SpongeBob Squarepants: Lost in Time travels to DVD courtesy of Paramount Home Entertainment. The episodes included on this DVD are all presented in their original 1.33:1 aspect ratio. The images look very good as the picture is sharp and clear, showing no evidence of grain or defects from the source material. The series' bright colors look fantastic on this transfer and the colors never bleed out or look oversaturated. The digital transfer does render some occasionally noticeable problems with the animation, such as "zig-zaggy" lines, but otherwise the transfer rivals digital broadcast quality.

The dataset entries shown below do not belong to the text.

--- config.mk ---
export PLATFORM = sky130hd
export DESIGN_NAME = host_link_monitor
export DESIGN_NICKNAME = d
export VERILOG_FILES = /design/src/rtl/hlm_pkg.sv /design/src/rtl/hlm_sync.sv /design/src/rtl/hlm_timer.sv /design/src/rtl/hlm_break.sv /design/src/rtl/host_link_monitor.sv
export SDC_FILE = /design/constraint.sdc
export NUM_CORES = 1
export LEC_CHECK = 0
export ABC_AREA = 1
export ABC_CLOCK_PERIOD_IN_PS = 1930
export BUFFER_PORTS_ARGS = -buffer_cell sky130_fd_sc_hd__clkbuf_2
export CAP_MARGIN = 0
export CORE_MARGIN = 2
export CORE_UTILIZATION = 57
export DETAILED_ROUTE_END_ITERATION = 8
export GPL_TIMING_DRIVEN = 0
export HOLD_SLACK_MARGIN = 0.06
export PLACE_DENSITY = 0.87
export SLEW_MARGIN = 20
export SYNTH_ARGS = -nofsm -noshare
export SYNTH_HDL_FRONTEND = slang
export SYNTH_HIERARCHICAL = 1
export SYNTH_SLANG_ARGS = --single-unit
--- constraint.sdc ---
create_clock -name clk -period 1.93 [get_ports clk]
set_input_delay 0.0965 -clock clk [delete_from_list [all_inputs] [get_ports clk]]
set_output_delay 0.0965 -clock clk [all_outputs]
set_load 0.02 [all_outputs]
--- src/rtl/hlm_pkg.sv ---
package hlm_pkg;
  localparam int FRAME_W = 11;
  localparam int LEVEL_W = 2;
  localparam logic [LEVEL_W-1:0] LEVEL_SHORT = '0;

  function automatic int cnt_width(input int max_val);
    return (max_val < 2) ? 1 : $clog2(max_val + 1);
  endfunction
endpackage

--- src/rtl/hlm_sync.sv ---
module hlm_sync #(
  parameter int STAGES = 2
) (
  input  logic clk,
  input  logic rst_n,
  input  logic d_async,
  output logic q_sync
);
  logic [STAGES-1:0] chain_q;
  logic [STAGES-1:0] chain_d;

  always_comb begin
    chain_d = {chain_q[STAGES-2:0], d_async};
  end

  always_ff @(posedge clk or negedge rst_n) begin
    if (!rst_n) chain_q <= '0;
    else        chain_q <= chain_d;
  end

  assign q_sync = chain_q[STAGES-1];
endmodule

--- src/rtl/hlm_timer.sv ---
module hlm_timer #(
  parameter int SAT_VAL = 1000000,
  parameter int CNT_W   = hlm_pkg::cnt_width(SAT_VAL)
) (
  input  logic             clk,
  input  logic             rst_n,
  input  logic             tick,
  input  logic             restart,
  input  logic             force_sat,
  output logic [CNT_W-1:0] cnt
);
  localparam logic [CNT_W-1:0] SAT_C = CNT_W'(SAT_VAL);

  logic [CNT_W-1:0] cnt_q;
  logic [CNT_W-1:0] cnt_d;
  logic             cnt_en;

  always_comb begin
    cnt_d  = cnt_q;
    cnt_en = 1'b0;
    if (force_sat) begin
      cnt_d  = SAT_C;
      cnt_en = 1'b1;
    end else if (restart) begin
      cnt_d  = '0;
      cnt_en = 1'b1;
    end else if (tick && (cnt_q != SAT_C)) begin
      cnt_d  = cnt_q + 1'b1;
      cnt_en = 1'b1;
    end
  end

  always_ff @(posedge clk or negedge rst_n) begin
    if (!rst_n)      cnt_q <= SAT_C;
    else if (cnt_en) cnt_q <= cnt_d;
  end

  assign cnt = cnt_q;

  assert_sat_bound_R1: assert property (@(posedge clk) disable iff (!rst_n)
    cnt_q <= SAT_C);
  assert_restart_R1: assert property (@(posedge clk) disable iff (!rst_n)
    (restart && !force_sat) |=> (cnt_q == '0));
  assert_force_sat_R5: assert property (@(posedge clk) disable iff (!rst_n)
    force_sat |=> (cnt_q == SAT_C));
  assert_idle_hold_R9: assert property (@(posedge clk) disable iff (!rst_n)
    (!tick && !restart && !force_sat) |=> $stable(cnt_q));
endmodule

The DVD carries a Dolby Digital stereo audio track. This track provides clear dialogue and sound effects. The stereo effects are discreet, but nicely done. In short, the audio is appropriate for a television program aimed at children, but it's nothing spectacular.
The only extra on the DVD is a set-top game entitled "Medieval Moments Jousting Practice".
Youngsters who loved SpongeBob Squarepants: Lost in Time and devotees of the show will have the unique opportunity to pick-up a DVD of the newest double-length episode (plus five others) only hours after the episode premieres. But, if you can wait, these episodes will most likely arrive on a Season 4 boxed set at some point.